Jaime C Revenga , Katerina Trepekli, Rasmus Jensen, Pauline Sophie Rummel, Thomas Friborg

Understanding sequestration of organic carbon (C) in agroecosystems is of primary importance
for greenhouse gas (GHG) accounting in managed ecosystems, reducing the environmental footprint of land use, and inform crediting programs. However, a broader application of precise C accounting is currently constrained by a limited number of direct flux measurements. Aside well-studied ecosystems via the eddy covariance technique (EC), many still bear significant uncertainty. In this study, we propose and evaluate a method for estimating accumulated C stocks in agricultural sites, by assessing the plant aboveground carbon (AGC) throughout the growing season using unstaffed aerial vehicles and machine learning (ML) regression methods.
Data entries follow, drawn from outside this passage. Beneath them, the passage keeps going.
$ cat src/rtl/pma_check_pkg.sv
// pma_check_pkg
//   Types and helpers shared by the PMA/PMP check arbiter and its round-robin picker:
//   - access_type_e : access kind presented to the checker
//   - arb_state_e   : arbiter FSM encoding
//   - PMA_ADDR_W    : default physical address width
//   - access_fault(): permission verdict for one access
package pma_check_pkg;

    localparam int PMA_ADDR_W = 32;

    typedef enum logic [1:0] {
        FETCH = 2'd0,
        LOAD  = 2'd1,
        STORE = 2'd2,
        RSVD  = 2'd3
    } access_type_e;

    typedef enum logic [1:0] {
        IDLE  = 2'd0,
        CHECK = 2'd1,
        RESP  = 2'd2
    } arb_state_e;

    // The reserved type faults no matter what the checker reports.
    function automatic logic access_fault(input logic [1:0] acc,
                                          input logic r, input logic w, input logic x);
        logic f;
        case (acc)
            2'd0:    f = ~x;
            2'd1:    f = ~r;
            2'd2:    f = ~w;
            default: f = 1'b1;
        endcase
        return f;
    endfunction

endpackage

$ cat src/rtl/pma_rr_picker.sv
// pma_rr_picker
//   Combinational round-robin selector: picks the first set bit of valid_i at or
//   after ptr_i, wrapping modulo N.
//   Ports:
//     valid_i [N]       request vector
//     ptr_i   [IW]      search start index (must be < N)
//     grant_o [N]       one-hot grant (zero when nothing valid)
//     idx_o   [IW]      index of the granted bit
//     any_o             at least one request valid
module pma_rr_picker #(
    parameter int N  = 3,
    parameter int IW = (N > 1) ? $clog2(N) : 1
) (
    input  logic [N-1:0]  valid_i,
    input  logic [IW-1:0] ptr_i,
    output logic [N-1:0]  grant_o,
    output logic [IW-1:0] idx_o,
    output logic          any_o
);

    logic found;
    int   j;

    always_comb begin
        grant_o = '0;
        idx_o   = '0;
        found   = 1'b0;
        j       = 0;
        for (int k = 0; k < N; k++) begin
            j = int'(ptr_i) + k;
            if (j >= N) j = j - N;
            if (!found && valid_i[j]) begin
                grant_o[j] = 1'b1;
                idx_o      = IW'(j);
                found      = 1'b1;
            end
        end
        any_o = found;
    end

endmodule

$ cat src/rtl/pma_check_arbiter.sv
// pma_check_arbiter
//   Shares one combinational PMA/PMP checker among NUM_REQ requesters. A round-robin
//   winner's address/type/privilege is registered onto chk_*, the checker verdict is
//   captured one cycle later, and a registered fault/cacheable response is returned
//   to the winner over rsp_valid/rsp_ready.
//
//   state | meaning
//   ------+-------------------------------------------------------------
//   IDLE  | waiting for any req_valid; grant issued combinationally
//   CHECK | chk_* driven from latched request; verdict sampled at edge
//   RESP  | rsp_valid[owner] held until rsp_ready[owner]
//
//   Ports:
//     clock, reset (synchronous, active-low)
//     req_valid/req_ready [NUM_REQ], req_addr [NUM_REQ*ADDR_W], req_type/req_priv [NUM_REQ*2]
//     rsp_valid/rsp_ready [NUM_REQ], rsp_fault, rsp_cacheable
//     chk_addr/chk_type/chk_priv to checker; chk_r/chk_w/chk_x/chk_cacheable from checker
//     fault_count [16], fault_addr [ADDR_W] -- only with PMA_CHECK_ARB_FAULT_LOG_EN defined
module pma_check_arbiter
    import pma_check_pkg::*;
#(
    parameter int NUM_REQ = 3,
    parameter int ADDR_W  = PMA_ADDR_W
) (
    input  logic                      clock,
    input  logic                      reset,
    input  logic [NUM_REQ-1:0]        req_valid,
    output logic [NUM_REQ-1:0]        req_ready,
    input  logic [NUM_REQ*ADDR_W-1:0] req_addr,
    input  logic [NUM_REQ*2-1:0]      req_type,
    input  logic [NUM_REQ*2-1:0]      req_priv,
    output logic [NUM_REQ-1:0]        rsp_valid,
    input  logic [NUM_REQ-1:0]        rsp_ready,
    output logic                      rsp_fault,
    output logic                      rsp_cacheable,
    output logic [ADDR_W-1:0]         chk_addr,
    output logic [1:0]                chk_type,
    output logic [1:0]                chk_priv,
    input  logic                      chk_r,
    input  logic                      chk_w,
    input  logic                      chk_x,
    input  logic                      chk_cacheable
`ifdef PMA_CHECK_ARB_FAULT_LOG_EN
    ,
    output logic [15:0]               fault_count,
    output logic [ADDR_W-1:0]         fault_addr
`endif
);

    localparam int IW = $clog2(NUM_REQ);

    arb_state_e        state_q, state_d;
    logic [IW-1:0]     rr_ptr_q, rr_ptr_d;
    logic [IW-1:0]     owner_q, owner_d;
    logic [ADDR_W-1:0] addr_q, addr_d;
    logic [1:0]        acc_type_q, acc_type_d;
    logic [1:0]        priv_q, priv_d;
    logic              fault_q, fault_d;
    logic              cache_q, cache_d;

    logic [NUM_REQ-1:0] pick_oh;
    logic [IW-1:0]      pick_idx;
    logic               pick_any;
    logic               rsp_hs;

    pma_rr_picker #(.N(NUM_REQ), .IW(IW)) u_picker (
        .valid_i (req_valid),
        .ptr_i   (rr_ptr_q),
        .grant_o (pick_oh),
        .idx_o   (pick_idx),
        .any_o   (pick_any)
    );

    assign rsp_hs = (state_q == RESP) && rsp_ready[owner_q];

    always_comb begin
        state_d    = state_q;
        rr_ptr_d   = rr_ptr_q;
        owner_d    = owner_q;
        addr_d     = addr_q;
        acc_type_d = acc_type_q;
        priv_d     = priv_q;
        fault_d    = fault_q;
        cache_d    = cache_q;
        req_ready  = '0;
        case (state_q)
            IDLE: begin
                if (pick_any) begin
                    req_ready  = pick_oh;
                    owner_d    = pick_idx;
                    addr_d     = req_addr[int'(pick_idx)*ADDR_W +: ADDR_W];
                    acc_type_d = req_type[int'(pick_idx)*2 +: 2];
                    priv_d     = req_priv[int'(pick_idx)*2 +: 2];
                    state_d    = CHECK;
                end
            end
            CHECK: begin
                fault_d = access_fault(acc_type_q, chk_r, chk_w, chk_x);
                cache_d = chk_cacheable & ~fault_d;
                state_d = RESP;
            end
            RESP: begin
                if (rsp_hs) begin
                    rr_ptr_d = (owner_q == IW'(NUM_REQ - 1)) ? '0 : owner_q + 1'b1;
                    fault_d  = 1'b0;
                    cache_d  = 1'b0;
                    state_d  = IDLE;
                end
            end
            default: state_d = IDLE;
        endcase
    end

    always_ff @(posedge clock) begin
        if (!reset) begin
            state_q    <= IDLE;
            rr_ptr_q   <= '0;
            owner_q    <= '0;
            addr_q     <= '0;
            acc_type_q <= '0;
            priv_q     <= '0;
            fault_q    <= 1'b0;
            cache_q    <= 1'b0;
        end else begin
            state_q    <= state_d;
            rr_ptr_q   <= rr_ptr_d;
            owner_q    <= owner_d;
            addr_q     <= addr_d;
            acc_type_q <= acc_type_d;
            priv_q     <= priv_d;
            fault_q    <= fault_d;
            cache_q    <= cache_d;
        end
    end

    // Checker sees zeros while idle so stale addresses never leak onto its inputs.
    assign chk_addr      = (state_q == IDLE) ? '0 : addr_q;
    assign chk_type      = (state_q == IDLE) ? '0 : acc_type_q;
    assign chk_priv      = (state_q == IDLE) ? '0 : priv_q;
    assign rsp_valid     = (state_q == RESP) ? (NUM_REQ'(1) << owner_q) : '0;
    assign rsp_fault     = fault_q;
    assign rsp_cacheable = cache_q;

`ifdef PMA_CHECK_ARB_FAULT_LOG_EN
    logic [15:0]       fault_count_q;
    logic [ADDR_W-1:0] fault_addr_q;

    always_ff @(posedge clock) begin
        if (!reset) begin
            fault_count_q <= '0;
            fault_addr_q  <= '0;
        end else if (rsp_hs && fault_q) begin
            if (fault_count_q == 16'd0) fault_addr_q <= addr_q;
            if (fault_count_q != 16'hFFFF) fault_count_q <= fault_count_q + 16'd1;
        end
    end

    assign fault_count = fault_count_q;
    assign fault_addr  = fault_addr_q;
`endif

endmodule

$ cat config.mk
export PLATFORM = sky130hd
export DESIGN_NAME = pma_check_arbiter
export DESIGN_NICKNAME = d
export VERILOG_FILES = /design/src/rtl/pma_check_pkg.sv /design/src/rtl/pma_rr_picker.sv /design/src/rtl/pma_check_arbiter.sv
export SDC_FILE = /design/constraint.sdc
export NUM_CORES = 1
export LEC_CHECK = 0
export BUFFER_PORTS_ARGS = -buffer_cell sky130_fd_sc_hd__clkbuf_2
export CAP_MARGIN = 0
export CORE_UTILIZATION = 40
export CTS_CLUSTER_SIZE = 20
export DETAILED_ROUTE_END_ITERATION = 6
export MAX_ROUTING_LAYER = met4
export PLACE_DENSITY = 0.84
export SLEW_MARGIN = 20
export SYNTH_ARGS = -nofsm -noshare
export SYNTH_HDL_FRONTEND = slang
export SYNTH_SLANG_ARGS = --single-unit
$ cat constraint.sdc
create_clock -name clock -period 3.6 [get_ports clock]
set_input_delay 0.72 -clock clock [delete_from_list [all_inputs] [get_ports clock]]
set_output_delay 0.72 -clock clock [all_outputs]
set_load 0.05 [all_outputs]
==> results_dict.tcl, run 1 <==
set metrics [dict create \
    dpl.hpwl_um 6290 \
    grt_max_degree 100 \
    clockRootBuffer "clkbuf_8" \
    fin_skew_ns 0.00476 \
    hold_viol_final 0 \
    syn_inst 367 \
    antenna_left 0 \
    syn-num-nets 491 \
    clk_path_buf_depth 2 \
    cts.sinks 44 \
    cp.required_ns 2.88 \
    first_pass_iters 4 \
    worst-path-max-fanout 11 \
    synth_edf_count 0 \
    antenna_found_initial 0 \
    viasPerCell 5.44 \
    drive_gt1_share_pct 39.4 \
    hp-class "flop to flop" \
    start_kind "flop" \
    grt_usage_pct 22.1 \
    post_cts_resized 0 \
    synth-seq-area-share_pct 29.3 \
    core-area_um2 7250 \
    synthToLayoutAreaGrowth_pct 30.6 \
    stdcell_area_um2 3920 \
    arrival_ns 2.69 \
    placed_area_um2 3830 \
    slowest_stage "ha_1" \
    avgSynthCellArea_um2 8.19 \
    tightest_slew_ns 0.911 \
    instances_no_fill 606 \
    cpLargestDelayFamily "compound AO/OA/AOI/OAI gates" \
    slowest_delay_ns 0.52 \
    grt_pass1_vias 2961 \
    run_status "completed" \
    vdd_drop_max_v 0.000160 \
    rsz0062_at_grt "no" \
    slew_viol_final 0 \
    htree_levels 2 \
    leakage_nw 1.75 \
    synth_ff_type "dfxtp_1" \
    grt_pass1_wl_um 13200 \
    num_antenna_cells 0 \
    slew_headroom_pct 39.3 \
    fmax_ghz 0.293 \
    post-route-min-period_ns 3.41 \
    yosys.cell_types.count 47 \
    drc 0 \
    ys_async_sr_fraction_pct 0 \
    start_util_pct 41.4 \
    crit_chain "inv_1, ha_1, nor2b_1, o2bb2ai_1, o221a_2, a22oi_1, a211oi_2, clkbuf_2" \
    die_y_um 88.7 \
    rows 31 \
    gp_congestion 0.861 \
    placedCellCount 598 \
    cts_setup_buffers 0 \
    cts.clk_slew.worst_paths_ns 0.09 \
    end_kind "output pin" \
    fin_crit_sh_pct 94.7 \
    powerDensity_nw_per_um2 413 \
    cap_violations 0 \
    finalSetupTns_ns 0 \
    grt_overflow_total 0 \
    ios 164 \
    final_nets 630 \
    avgRoutedWirePerCell_um 14.3 \
    clock_latency_ns 0.29 \
    synth_seq_cells 44 \
    vias 3297 \
    path_buf_inv 2 \
    dieArea_um2 7860 \
    path_class "flop to output pin" \
    drt_wl_total_um 8640 \
    netlist_area_um2 3000 \
    cts_made_buffers 5 \
    ys_warn_count 0 \
    setup_viol 0 \
    cts_tree "yes" \
    dieWidth_um 88.7 \
    drt_first_iter_violations 113 \
    cts_hold_buf 0 \
    n_fill_cell 714 \
    port_buffers 163 \
]
[cells by family (layout without fill, tap and decap cells)]
group / after synthesis / count (layout) / synth area share [%]
and+or+nand+nor: 193 / 193 / 36.5
AOI/OAI and AO/OA: 57 / 57 / 15.0
DFF: 44 / 44 / 29.3
buffers and inverters: 42 / 182 / 7.33
muxes: 27 / 27 / 10.2
adders and majority gates: 4 / 4 / 1.67
[cells in the mapped netlist (2+ instances only)]
cell type  instances  area share, %
a21boi_0           2           0.50
ha_1               4            1.7
nand2b_1           4           0.83
nor2b_1           46            9.6
nand3_1           72             12
mux2_1            13            4.9
buf_2              2           0.33
and2_1             2           0.42
a221oi_1           2           0.58
o21ai_0           18            3.0
nor2_2             3           0.62
buf_6              4            1.5
dfxtp_1           44             29
nand2_1           10            1.2
nor3b_1            2           0.50
a21oi_1            3           0.50
nand4_1           40            8.3
nor2_1             7           0.87
a31oi_1            2           0.42
a221o_1           15            5.0
nor3_1             2           0.33
o2bb2ai_1          2           0.58
mux2i_1            6            2.0
mux2_2             7            2.6
inv_1              3           0.37
buf_4              8            2.0
clkbuf_1          24            3.0
[final timing paths]
check                                               from  slack [ns]  cells past startpoint                 endpoint
worst max-delay path            rr_ptr_q[0]$_SDFFE_PN0P_        0.19                      8             req_ready[1]
worst min-delay path             addr_q[25]$_SDFFE_PN0P_        0.49                      2  addr_q[25]$_SDFFE_PN0P_
worst max register to register  rr_ptr_q[0]$_SDFFE_PN0P_        0.74                      8  addr_q[19]$_SDFFE_PN0P_
worst min register to register   addr_q[25]$_SDFFE_PN0P_        0.49                      2  addr_q[25]$_SDFFE_PN0P_
[where the power goes]
part | switching, W | leakage [nW] | total (W) | internal (W)
Clock | 0.000166 | 0.0455 | 0.000323 | 0.000157
Combinational | 0.000461 | 1.35 | 0.000696 | 0.000234
Sequential | 0.0000390 | 0.363 | 0.000603 | 0.000564
[stage by stage]
| step | total power (W) | hold slack, ns | setup slack, ns | util (%) |
|---|---|---|---|---|
| 2_1_floorplan | 0.00112 | 0.452 | 0.240 | - |
| 3_3_place_gp | 0.00129 | 0.465 | 0.677 | 52.8 |
| 3_5_place_dp | 0.00131 | 0.466 | 0.536 | 52.8 |
| 4_1_cts | 0.00163 | 0.484 | 0.197 | 54.1 |
| 5_1_grt | 0.00171 | 0.501 | 0.0309 | 54.1 |
| 6_report | 0.00162 | 0.488 | 0.190 | 54.1 |
[metal layers]
| metal | part of all wire, % | track usage (%) | wire length (um) | vias up |
|---|---|---|---|---|
| met1 | 45 | 26.3 | 3860 | 1506 |
| met4 | 1.2 | 5.57 | 102 | 0 |
| met5 | 0 | - | 0 | - |
| met3 | 5.4 | 3.64 | 464 | 8 |
| li1 | - | - | - | 1645 |
| met2 | 49 | 38.5 | 4220 | 138 |
[flip-flops by register name, summed over array words and instances, names as in the netlist]
name and flops:
acc_type_q 2, addr_q 32, owner_q 2, rsp_cacheable 1, state_q 2, rsp_fault 1, rr_ptr_q 2, priv_q 2
[area by class of cell]
type,count,area [um2],area share [%]
Inverter,3,11.3,0.287
Sequential cell,44,881,22.5
Tap cell,99,124,3.16
Timing Repair Buffer,171,876,22.3
Clock buffer,8,90.1,2.30
Multi-Input combinational cell,281,1940,49.5
[layout by cell type, fill, tap and decap left out, drive strengths merged, types with 7 or more instances in the layout]
master,instances
mux2i,7
nand3,72
nand4,40
a221o,15
o21ai,18
mux2,20
clkbuf,170
nor2b,46
nand2,10
nor2,10
buf,9
dfxtp,44
[worst reg2reg max path, delay by kind of cell, from the launching register on]
kind,cells,cell delay (ns)
buffers and inverters,2,0.48
DFF,1,0.38
adders and majority gates,1,0.52
AOI/OAI and AO/OA,4,0.99
muxes,1,0.38
No activity file was read; power rests on OpenSTA's default activity.
==> run 2, diff against run 1 <==
--- a/config.mk
+++ b/config.mk
@@ -12,6 +12,7 @@
 export DETAILED_ROUTE_END_ITERATION = 6
 export MAX_ROUTING_LAYER = met4
 export PLACE_DENSITY = 0.84
+export RECOVER_POWER = 100
 export SLEW_MARGIN = 20
 export SYNTH_ARGS = -nofsm -noshare
 export SYNTH_HDL_FRONTEND = slang
==> run 2 against run 1 <==
Net effect: the flow now finishes with violations (max-capacitance violations, max-slew violations); final area fell by 1.1%; via count is 0.15% higher; utilization shrank 0.57 points; cell count unchanged; hold slack about the same; total power is 0.69% lower; sequential cell count unchanged; clock power about the same; sequential power is essentially flat; global-route usage unchanged; largest cell class unchanged.
==> results_dict.tcl, run 2 (synthesized netlist as in run 1, its figures left out) <==
set metrics [dict create \
    dpl.hpwl_um 6290 \
    drive_gt1_share_pct 35.5 \
    drt_first_iter_violations 102 \
    fin_crit_sh_pct 94.6 \
    rrSetupSlack_ns 0.46 \
    slew_viol_final 100 \
    drc 0 \
    clock_latency_ns 0.29 \
    drt_wl_total_um 8650 \
    endpoint "req_ready[1]" \
    rsz0062_at_grt "no" \
    grt_usage_pct 22.1 \
    instances_no_fill 606 \
    arrival_ns 2.69 \
    core-area_um2 7250 \
    n_fill_cell 725 \
    place_ws_ns 0.536 \
    top_register "addr_q" \
    post_cts_resized 0 \
    worst_r2r_endpoint "addr_q[19]$_SDFFE_PN0P_" \
    setup_viol 0 \
    final_nets 630 \
    cp.required_ns 2.88 \
    start_util_pct 41.4 \
    layout_setup_ws_ns 0.195 \
    cts_tree "yes" \
    holdWs_ns 0.488 \
    path_buf_inv 2 \
    grt_max_degree 100 \
    grt_pass1_wl_um 13200 \
    failed_checks "max-capacitance violations, max-slew violations" \
    grt_overflow_total 0 \
    cts_setup_buffers 0 \
    crit_chain "inv_1, ha_1, nor2b_1, o2bb2ai_1, o221a_2, a22oi_1, a211oi_2, clkbuf_2" \
    antenna_found_initial 0 \
    placedCellCount 598 \
    reg2reg_depth 8 \
    cts.sinks 44 \
    worst-path-max-fanout 11 \
    tightest_slew_ns 1.76 \
    critPathLaunch "rr_ptr_q[0]$_SDFFE_PN0P_" \
    fmax_ghz 0.294 \
    antenna_left 0 \
    crit_cells 8 \
    port_buffers 163 \
    timing.rr.start "rr_ptr_q[0]$_SDFFE_PN0P_" \
    end_kind "output pin" \
    synthToLayoutAreaGrowth_pct 29.2 \
    hp-class "flop to flop" \
    path_class "flop to output pin" \
    die_y_um 88.7 \
    cts.clk_slew.worst_paths_ns 0.09 \
    dieArea_um2 7860 \
    slew_headroom_pct -17.2 \
    post-route-min-period_ns 3.41 \
    leakage_nw 1.69 \
    avgRoutedWirePerCell_um 14.3 \
    cap_violations 1 \
    rows 31 \
    cpLargestDelayFamily "compound AO/OA/AOI/OAI gates" \
    viasPerCell 5.45 \
    vdd_drop_max_v 0.000160 \
    clockRootBuffer "clkbuf_8" \
    final_cell_mix "clkbuf_2, nand3_1, nor2b_1" \
    vias 3302 \
    hold_viol_final 0 \
    gp_congestion 0.861 \
    slowest_delay_ns 0.51 \
    final_common_cell "clkbuf_2" \
    grt_pass1_vias 2961 \
    ios 164 \
    fin_skew_ns 0.00536 \
    cts_hold_buf 0 \
    slowest_stage "ha_1" \
    start_kind "flop" \
    finalSetupTns_ns 0 \
    largest_reg_flops 32 \
    num_antenna_cells 0 \
    powerDensity_nw_per_um2 415 \
    dieWidth_um 88.7 \
    first_pass_iters 4 \
    clk_path_buf_depth 2 \
    cts_made_buffers 5 \
    run_status "finished, violations left" \
    htree_levels 2 \
]
run 2: cell types whose count changed in the layout (fill, tap and decap cells not counted):
cell / change
clkbuf_2: -14
buf_4: -4
nor2_4: -1
buf_2: -1
clkbuf_1: +19
nor2_1: +1
run 2: per-stage QoR:
step	util [%]	total power (W)	cell area, um2
after floorplan	-	0.00112	3010
after global placement	52.8	0.00129	3830
after detailed placement	52.8	0.00131	3830
after CTS	54.1	0.00163	3920
after global routing	53.5	0.00170	3880
final	53.5	0.00161	3880
run 2: final cells by class:
cell class | count | area (um2) | area share (%)
Tap cell | 99 | 124 | 3.19
Multi-Input combinational cell | 281 | 1930 | 49.8
Clock buffer | 8 | 90.1 | 2.32
Timing Repair Buffer | 171 | 842 | 21.7
Sequential cell | 44 | 881 | 22.7
Inverter | 3 | 11.3 | 0.290
run 2: per-layer routing:
metal	part of all wire (%)	GRT usage [%]	wire length (um)
met1	44	26.3	3770
met2	49	38.5	4260
met3	6.0	3.64	515
met4	1.2	5.57	101
met5	0	-	0
run 2: worst min-delay path by stage:
stage | endpoint | depth (start not counted) | from
after global routing | addr_q[9]$_SDFFE_PN0P_ | 2 | addr_q[9]$_SDFFE_PN0P_
after global placement | addr_q[27]$_SDFFE_PN0P_ | 2 | addr_q[27]$_SDFFE_PN0P_
after floorplan | addr_q[0]$_SDFFE_PN0P_ | 2 | addr_q[0]$_SDFFE_PN0P_
final | addr_q[18]$_SDFFE_PN0P_ | 2 | addr_q[18]$_SDFFE_PN0P_
after detailed placement | addr_q[9]$_SDFFE_PN0P_ | 2 | addr_q[9]$_SDFFE_PN0P_
after CTS | addr_q[9]$_SDFFE_PN0P_ | 2 | addr_q[9]$_SDFFE_PN0P_
run 2: where the power goes:
part | internal (W) | leakage (nW) | switching [W]
Combinational | 0.000224 | 1.28 | 0.000461
Sequential | 0.000564 | 0.363 | 0.0000378
Clock | 0.000157 | 0.0455 | 0.000166
run 2: worst reg2reg max path, cell delays in order (launching register included):
cell      delay, ns
dfxtp_1        0.38
inv_1          0.08
ha_1           0.52
mux2i_1        0.38
o22ai_2        0.20
o31ai_4        0.33
clkbuf_2       0.62
o21ai_0        0.23
a221o_1        0.29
Then, we benchmark these estimates with CO2 fluxes derived from the eddy covariance method from the ICOS DK-Vng site in Denmark. We utilized a light detection and ranging (LiDAR) sensor onboard an unstaffed aerial vehicle (UAV) to derive the structural characteristics of crops, and we conducted in parallel destructive field-based measurements of AGC. Then, we designed a ML pipeline to provide estimates of AGC as a supervised regression problem, using the LiDAR-derived point cloud data to extract predictive features and the AGC labels as ground-truth target values. The best performing ML model attained predictions of R2 = 0.71 and R2 = 0.93 at spatial resolutions of 1 m2 and 2 m2, respectively. The C content in the aboveground plant components was assessed via laboratory analysis (46.6 ± 0.3% of C-to-biomass in barley and 47.7 ± 0.3% in wheat), while the belowground components (root allocation and rhizodeposition) were estimated based on a phenology-dependent allometric ratio. The cumulative value of C uptake along the growing season (i.e. NPP) was compared with the difference of C predictions between every two UAV-LiDAR survey dates, finding an optimal disagreement between methods below ± 9% in two different cereal crops. The plant carbon budget in croplands, determined through UAV-LiDAR and machine learning regression, aligns with the carbon ecosystem uptake estimated through the eddy covariance technique, showcasing comparable results. Thereby, the proposed method also demonstrates the potential to estimate cumulative CO2 fluxes in areas lacking direct eddy covariance measurements. Various experimental setups are evaluated as well as the sources of uncertainty resulting from the sampling design.